(What you are asked to do): Each line of the data that includes "shrinks" must be copied.

(The data):
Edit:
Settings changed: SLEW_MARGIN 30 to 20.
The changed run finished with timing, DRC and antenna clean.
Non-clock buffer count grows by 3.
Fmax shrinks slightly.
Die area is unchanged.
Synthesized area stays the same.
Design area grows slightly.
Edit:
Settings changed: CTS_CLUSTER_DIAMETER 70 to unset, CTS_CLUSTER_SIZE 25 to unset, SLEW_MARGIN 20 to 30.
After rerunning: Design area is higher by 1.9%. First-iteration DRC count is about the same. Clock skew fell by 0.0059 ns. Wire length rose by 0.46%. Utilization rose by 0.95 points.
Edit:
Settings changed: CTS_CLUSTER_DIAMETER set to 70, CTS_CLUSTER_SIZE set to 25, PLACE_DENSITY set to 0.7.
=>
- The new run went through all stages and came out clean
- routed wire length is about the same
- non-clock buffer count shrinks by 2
Source: an optimization exercise on an open RTL-to-GDS flow (aim: small area, a short achievable clock period and few clock cycles per item). Production flows keep margins and buffers that such runs may drop.
No activity file was given, so power comes from the tool's default toggle rates.

## lath_eval
module lath_eval (
    input  wire        clk,
    input  wire        rst,
    input  wire [31:0] origin_x,       
    input  wire [31:0] origin_y,       
    input  wire [31:0] pitch_x,        
    input  wire [31:0] pitch_y,        
    input  wire [31:0] lath_pitch,     
    input  wire [31:0] phase_offset,   
    input  wire [15:0] slant_num,      
    input  wire [15:0] slant_den,      
    input  wire        in_valid,
    output wire        in_ready,
    input  wire [13:0] px,
    input  wire [12:0] py,
    input  wire [1:0]  stripe,
    input  wire [15:0] corr,           
    output reg         out_valid,
    output wire [6:0]  v,
    output reg  [31:0] m,
    output reg  [15:0] corr_o,
    output wire [47:0] xo,             
    output wire [47:0] yo              
);
For scale: ~5100 cells after synthesis, about 430 I/O pins, about 38000 sq um of cells after synthesis.
make LEC_CHECK=0 ABC_AREA=1 CAP_MARGIN=20 CORE_MARGIN=2 CORE_UTILIZATION=60 PLACE_DENSITY=0.75 SLEW_MARGIN=20 finish   # period 11.0 ns
run.sh (not shown) runs the stock make flow with config.mk's settings and CLKGATE_MAP_FILE= SYNTH_SCRIPT=/design/flow/synth_recipe.tcl, a recipe that flattens the netlist after the stock synthesis.
The starting point passed the timing, design-rule and antenna checks.
From an optimization exercise on the open Yosys and OpenROAD flow, aimed at small area and a short achievable clock period; shortcuts taken in it are not production practice.
Function was checked by simulation only, so behaviour that the tests miss may differ from the original.
Power is estimated from default activity; no workload was simulated.

`design.v`:
```
module dc_i2f_norm (
    input  wire [31:0] a,
    output reg  [31:0] w
);
    reg        s, low;
    reg [31:0] mag, n;
    reg [4:0]  lz;
    integer    i;
    always @* begin
        s = a[31];
        low = 1'b0;
        for (i = 0; i < 32; i = i + 1) begin
            mag[i] = a[i] ^ (s & low);
            low    = low | a[i];
        end
        lz = 5'd31;
        for (i = 0; i < 32; i = i + 1)
            if (mag[i]) lz = 5'd31 - i[4:0];
        n = mag << lz;
        w = {s, lz, n[31:8], n[7], |n[6:0]};
    end
endmodule
module dc_i2f_round (
    input  wire [31:0] w,
    output reg  [31:0] f
);
    reg        s, inc, cy;
    reg [4:0]  lz;
    reg [23:0] n, r;
    reg [7:0]  e0, e1;
    integer    i;
    always @* begin
        s   = w[31];
        lz  = w[30:26];
        n   = w[25:2];
        inc = w[1] & (w[0] | n[0]);
        for (i = 0; i < 24; i = i + 1)
            r[i] = n[i] ^ (inc & &(n | ~((24'd1 << i) - 24'd1)));
        cy = inc & &n;
        e0 = 8'd158 - {3'd0, lz};
        e1 = 8'd159 - {3'd0, lz};
        if (!n[23])
            f = 32'd0;
        else
            f = {s, cy ? e1 : e0, r[22:0]};
    end
endmodule
module dc_encode (
    input  wire [31:0] w,
    input  wire [2:0]  fmt,
    input  wire        x,
    output reg  [31:0] data,
    output reg         sat,
    output reg         nan
);
    localparam [2:0] T_G4 = 3'd0, T_I8 = 3'd1, T_F8E4 = 3'd2, T_F8E5 = 3'd3,
                     T_BF16 = 3'd4, T_FP16 = 3'd5, T_I32 = 3'd6, T_FP32 = 3'd7;
    reg  [10:0] kept;
    reg         rb, st, s, ov1, ov2, e4m, is_nan, is_inf, inc;
    reg  [7:0]  eb, ef;
    reg  [11:0] r;
    reg  [1:0]  c;
    reg         over;
    reg  [7:0]  i8;
    reg  [15:0] fcode, maxc, infc;
    integer     i;
    always @* begin
        kept   = w[10:0];
        rb     = w[11];
        st     = w[12];
        s      = w[13];
        eb     = w[21:14];
        ov1    = w[22];
        ov2    = w[23];
        e4m    = w[24];
        is_nan = w[25];
        is_inf = w[26];
        inc = rb & (st | kept[0]);
        for (i = 0; i < 11; i = i + 1)
            r[i] = kept[i] ^ (inc & &(kept | ~((11'd1 << i) - 11'd1)));
        r[11] = inc & &kept;
        case (fmt)
            T_F8E4:  c = r[4:3];
            T_F8E5:  c = r[3:2];
            T_BF16:  c = r[8:7];
            default: c = r[11:10];
        endcase
        ef   = eb + {6'd0, c};
        over = ov1 || (ov2 && c[1]) || (e4m && r[2:0] == 3'd7);
        case (fmt)
            T_F8E4:  begin fcode = {8'd0, s, ef[3:0], r[2:0]};  maxc = {8'd0, s, 7'h7E}; infc = 16'h007F; end
            T_F8E5:  begin fcode = {8'd0, s, ef[4:0], r[1:0]};  maxc = {8'd0, s, 7'h7B}; infc = {8'd0, s, 7'h7C}; end
            T_BF16:  begin fcode = {s, ef[7:0], r[6:0]};        maxc = {s, 15'h7F7F}; infc = {s, 15'h7F80}; end
            default: begin fcode = {s, ef[4:0], r[9:0]};        maxc = {s, 15'h7BFF}; infc = {s, 15'h7C00}; end
        endcase
        i8 = s ? (8'd0 - r[7:0]) : r[7:0];
        data = 32'd0;
        sat  = 1'b0;
        nan  = 1'b0;
        case (fmt)
            T_G4: begin
                data = {28'd0, w[3:0]};
                sat  = w[4];
                nan  = w[5];
            end
            T_I8: begin
                if (is_nan) nan = 1'b1;
                else if (ov1 || r[8] || (r[7] && (!s || r[6:0] != 7'd0))) begin
                    data = s ? 32'h80 : 32'h7F;
                    sat  = 1'b1;
                end else
                    data = {24'd0, i8};
            end
            T_I32: data = w;
            T_FP32: begin
                data = w;
                nan  = x;
            end
            default: begin
                if (is_nan) begin
                    nan = 1'b1;
                    case (fmt)
                        T_F8E4:  data = 32'h7F;
                        T_F8E5:  data = 32'h7E;
                        T_BF16:  data = 32'h7FC0;
                        default: data = 32'h7E00;
                    endcase
                end else if (is_inf || over) begin
                    sat  = x || !is_inf;
                    data = {16'd0, x ? maxc : infc};
                end else
                    data = {16'd0, fcode};
            end
        endcase
    end
endmodule
module dc_align (
    input  wire [31:0] v,
    input  wire [2:0]  fmt,
    output reg  [31:0] w
);
    localparam [2:0] T_I8 = 3'd1, T_F8E4 = 3'd2, T_F8E5 = 3'd3, T_BF16 = 3'd4;
    reg         s, hid, is_nan, is_inf;
    reg  [7:0]  ex, ex1, eb;
    reg  [23:0] sig, t, pre;
    reg  [3:0]  sh;
    reg         sub, ov1, ov2, e4m;
    integer     i;
    always @* begin
        s      = v[31];
        ex     = v[30:23];
        hid    = ex != 8'd0;
        sig    = {hid, v[22:0]};
        ex1    = {ex[7:1], ex[0] | !hid};
        is_nan = (ex == 8'hFF) && (v[22:0] != 23'd0);
        is_inf = (ex == 8'hFF) && (v[22:0] == 23'd0);
        case (fmt)
            T_I8:    sh = (ex1 >= 8'd134) ? 4'd3 : (ex1 <= 8'd125) ? 4'd12 : 4'd9 - ex1[3:0];    
            T_F8E4:  sh = (ex1 >= 8'd121) ? 4'd7 : (ex1 <= 8'd116) ? 4'd12 : 4'd0 - ex1[3:0];    
            T_F8E5:  sh = (ex1 >= 8'd113) ? 4'd8 : (ex1 <= 8'd109) ? 4'd12 : 4'd9 - ex1[3:0];    
            T_BF16:  sh = 4'd3;
            default: sh = (ex1 >= 8'd113) ? 4'd0 : (ex1 <= 8'd101) ? 4'd12 : 4'd1 - ex1[3:0];    
        endcase
        t = sig >> sh;
        pre[0] = sig[0];
        for (i = 1; i < 24; i = i + 1)
            pre[i] = pre[i-1] | sig[i];
        case (fmt)
            T_F8E4:  begin sub = ex1 < 8'd121; eb = ex1 + 8'd7;  end
            T_BF16:  begin sub = 1'b0;         eb = ex1 - 8'd1;  end
            default: begin sub = ex1 < 8'd113; eb = ex1 + 8'd15; end
        endcase
        if (sub) eb = 8'd0;
        e4m = 1'b0;
        case (fmt)
            T_I8:    begin ov1 = ex1 >= 8'd135; ov2 = 1'b0; end
            T_F8E4:  begin ov1 = ex1 >= 8'd136; ov2 = ex1 >= 8'd135; e4m = ex1 == 8'd135; end
            T_BF16:  begin ov1 = 1'b0;          ov2 = ex1 == 8'd254; end
            default: begin ov1 = ex1 >= 8'd143; ov2 = ex1 >= 8'd142; end
        endcase
        w = {5'd0, is_inf, is_nan, e4m, ov2, ov1, eb, s, pre[5'd11 + {1'b0, sh}], t[12], t[23:13]};
    end
endmodule
module dc_g4_find (
    input  wire [31:0]  acc,
    input  wire         acc_int,
    input  wire         mask,
    input  wire [127:0] cb,
    output reg  [31:0]  w,
    output reg          sat,
    output reg          nan
);
    function ge9;
        input [8:0] a, b;
        reg   [8:0] x, z;
        reg         c;
        integer     k;
        begin
            x = {~a[8], a[7:0]};
            z = {b[8], ~b[7:0]};
            c = 1'b1;
            for (k = 0; k < 9; k = k + 1)
                c = (x[k] & z[k]) | ((x[k] | z[k]) & c);
            ge9 = c;
        end
    endfunction
    reg               s;
    reg  [7:0]        ex;
    reg  [23:0]       sig;
    reg  [3:0]        sh;
    reg  [23:0]       t;
    reg               f;
    reg  [9:0]        u;       
    reg  [10:0]       y;       
    reg  [10:0]       y2;      
    reg  [8:0]        yq;      
    reg               big;
    reg               kill;
    reg  [15:0]       d;       
    reg  [14:0]       h;       
    reg  [7:0]        elo, ehi;
    reg               hi_eq;
    reg  [3:0]        j;
    integer           i, c;
    always @* begin
        s   = acc[31];
        ex  = acc[30:23];
        sig = {ex != 8'd0, acc[22:0]};
        nan = !acc_int && (ex == 8'hFF) && (acc[22:0] != 23'd0) && !mask;
        kill = mask || nan;
        big = (ex >= 8'd135);
        if (ex <= 8'd122) sh = 4'd12;
        else              sh = 4'd6 - ex[3:0];                
        t = sig >> sh;
        f = 1'b0;
        for (i = 0; i < 24; i = i + 1)
            if (i < 15 + sh) f = f | sig[i];
        u = {t[23:15], f};
        if (big) u = 10'h3FF;
        if (acc_int) begin
            if (acc[31:8] == {24{acc[31]}}) y = {acc[8:0], 2'b00};
            else                            y = {acc[31], {10{~acc[31]}}};
            y2 = {y[10:1], acc[31]};
        end else begin
            y[0]  = u[0];
            y2[0] = s ? ~u[0] : u[0];
            for (i = 1; i < 11; i = i + 1) begin
                y[i]  = s ? (~(i < 10 ? u[i] : 1'b0) ^ ~|(u & ((10'd1 << i) - 10'd1)))
                          : (i < 10 ? u[i] : 1'b0);
                y2[i] = s ? (~(i < 10 ? u[i] : 1'b0) ^ ~|(u & ((10'd1 << i) - 10'd2)))
                          : (i < 10 ? u[i] : 1'b0);
            end
        end
        if (kill) begin
            y  = 11'd0;
            y2 = 11'd0;
        end
        yq = y[10:2];
        for (c = 0; c < 16; c = c + 1)
            d[c] = ge9(yq, {cb[8*c+7], cb[8*c +: 8]});
        for (c = 0; c < 15; c = c + 1)
            h[c] = d[c] & !d[c+1];
        elo = 8'd0;
        ehi = 8'd0;
        for (c = 0; c < 15; c = c + 1) begin
            elo = elo | ({8{h[c]}} & cb[8*c +: 8]);
            ehi = ehi | ({8{h[c]}} & cb[8*c+8 +: 8]);
        end
        j[3] = d[8];
        j[2] = j[3] ? d[12] : d[4];
        j[1] = d[{j[3:2], 2'b10}];
        j[0] = d[{j[3:1], 1'b1}];
        hi_eq = (yq == {cb[127], cb[127:120]}) && (y[1:0] == 2'b00);
        sat = 1'b0;
        if (!d[0] || d[15]) begin
            sat = !kill && (!d[0] || !hi_eq);
            w   = {1'b0, j, 8'd1, 8'd1, 11'd0};
        end else
            w   = {1'b0, j, ehi, elo, y2};
    end
endmodule
module dc_g4_pick (
    input  wire [31:0] w,
    output reg  [3:0]  code
);
    function cout10;
        input [9:0] x, z;
        input       cin;
        reg   [9:0] g, p;
        reg   [5:0] gg;
        begin
            g = x & z;
            p = x | z;
            gg[0] = g[0] | (p[0] & cin);
            gg[1] = g[1] | (p[1] & g[0]);
            gg[2] = g[3] | (p[3] & g[2]);
            gg[3] = g[5] | (p[5] & g[4]);
            gg[4] = g[7] | (p[7] & g[6]);
            gg[5] = g[9] | (p[9] & g[8]);
            cout10 = gg[5] | (p[9] & p[8] & (gg[4] | (p[7] & p[6] & (gg[3] | (p[5] & p[4] &
                     (gg[2] | (p[3] & p[2] & (gg[1] | (p[1] & gg[0])))))))));
        end
    endfunction
    reg  [10:0] y2, a0, b0, c0, sm, cr;
    reg  [7:0]  elo, ehi;
    reg  [3:0]  j;
    reg         up;
    always @* begin
        y2  = w[10:0];
        elo = w[18:11];
        ehi = w[26:19];
        j   = w[30:27];
        a0 = {y2[10], y2[10:1]};
        b0 = {{3{~elo[7]}}, ~elo};
        c0 = {{3{~ehi[7]}}, ~ehi};
        sm = a0 ^ b0 ^ c0;
        cr = {(a0[9:0] & b0[9:0]) | (a0[9:0] & c0[9:0]) | (b0[9:0] & c0[9:0]), 1'b1};
        up = !(sm[10] ^ cr[10] ^ cout10(sm[9:0], cr[9:0], y2[0]));
        code = up ? j + 4'd1 : j;
    end
endmodule
module drain_convert (
    input  wire         clk,
    input  wire         rst,
    input  wire         in_valid,
    input  wire [31:0]  in_acc,
    input  wire         in_acc_int,
    input  wire [3:0]   in_ofmt,
    input  wire         in_sat,
    input  wire         in_mask,
    input  wire [127:0] in_cb,
    output reg          out_valid,
    output reg  [31:0]  out_data,
    output reg          out_sat,
    output reg          out_nan
);
    localparam [2:0] T_G4 = 3'd0, T_I32 = 3'd6, T_FP32 = 3'd7;
    reg         r_valid;
    reg [31:0]  r_acc;
    reg         r_acc_int;
    reg [2:0]   r_ofmt;
    reg         r_sat;
    reg         r_mask;
    reg [127:0] r_cb;
    always @(posedge clk) begin
        if (rst) r_valid <= 1'b0;
        else     r_valid <= in_valid;
        r_acc     <= in_acc;
        r_acc_int <= in_acc_int;
        r_ofmt    <= in_ofmt[2:0];
        r_sat     <= in_sat;
        r_mask    <= in_mask;
        r_cb      <= in_cb;
    end
    wire [31:0] nrm_w, g4_w;
    wire        g4_sat, g4_nan;
    dc_i2f_norm u_nrm (.a(r_acc), .w(nrm_w));
    dc_g4_find  u_g4f (.acc(r_acc), .acc_int(r_acc_int), .mask(r_mask), .cb(r_cb),
                       .w(g4_w), .sat(g4_sat), .nan(g4_nan));
    reg [31:0] c1_w;
    reg [2:0]  c1_fmt;
    reg        c1_x, c1_i;
    always @* begin
        c1_fmt = r_ofmt;
        c1_x   = r_sat;
        c1_i   = 1'b0;
        if (r_ofmt == T_G4) begin
            c1_w = g4_w;
            c1_x = g4_sat;
            c1_i = g4_nan;
        end else if (r_mask) begin
            c1_w   = 32'd0;              
            c1_fmt = T_I32;
        end else if (r_acc_int && r_ofmt != T_I32) begin
            c1_w = nrm_w;
            c1_i = 1'b1;
        end else
            c1_w = r_acc;
    end
    reg         p_valid;
    reg [31:0]  p_w;
    reg [2:0]   p_fmt;
    reg         p_x;       
    reg         p_i;       
    always @(posedge clk) begin
        if (rst) p_valid <= 1'b0;
        else     p_valid <= r_valid;
        p_w   <= c1_w;
        p_fmt <= c1_fmt;
        p_x   <= c1_x;
        p_i   <= c1_i;
    end
    wire [31:0] acc_f, aln_w;
    wire [3:0]  g4_code;
    wire [31:0] v = p_i ? acc_f : p_w;
    wire        v_nan = (v[30:23] == 8'hFF) && (v[22:0] != 23'd0);
    dc_i2f_round u_rnd (.w(p_w), .f(acc_f));
    dc_g4_pick   u_g4p (.w(p_w), .code(g4_code));
    dc_align     u_aln (.v(v), .fmt(p_fmt), .w(aln_w));
    reg [31:0] c2_w;
    reg        c2_x;
    always @* begin
        c2_x = p_x;
        case (p_fmt)
            T_G4:    c2_w = {26'd0, p_i, p_x, g4_code};
            T_I32:   c2_w = p_w;
            T_FP32:  begin
                c2_w = v_nan ? 32'h7FC0_0000 : v;
                c2_x = v_nan;
            end
            default: c2_w = aln_w;
        endcase
    end
    reg         m_valid;
    reg [31:0]  m_w;
    reg [2:0]   m_fmt;
    reg         m_x;
    always @(posedge clk) begin
        if (rst) m_valid <= 1'b0;
        else     m_valid <= p_valid;
        m_w   <= c2_w;
        m_fmt <= p_fmt;
        m_x   <= c2_x;
    end
    wire [31:0] c_data;
    wire        c_osat, c_onan;
    dc_encode u_enc (.w(m_w), .fmt(m_fmt), .x(m_x),
                     .data(c_data), .sat(c_osat), .nan(c_onan));
    always @(posedge clk) begin
        if (rst) out_valid <= 1'b0;
        else     out_valid <= m_valid;
        out_data <= c_data;
        out_sat  <= c_osat;
        out_nan  <= c_onan;
    end
endmodule
```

(Finished task):
Fmax shrinks slightly.
- non-clock buffer count shrinks by 2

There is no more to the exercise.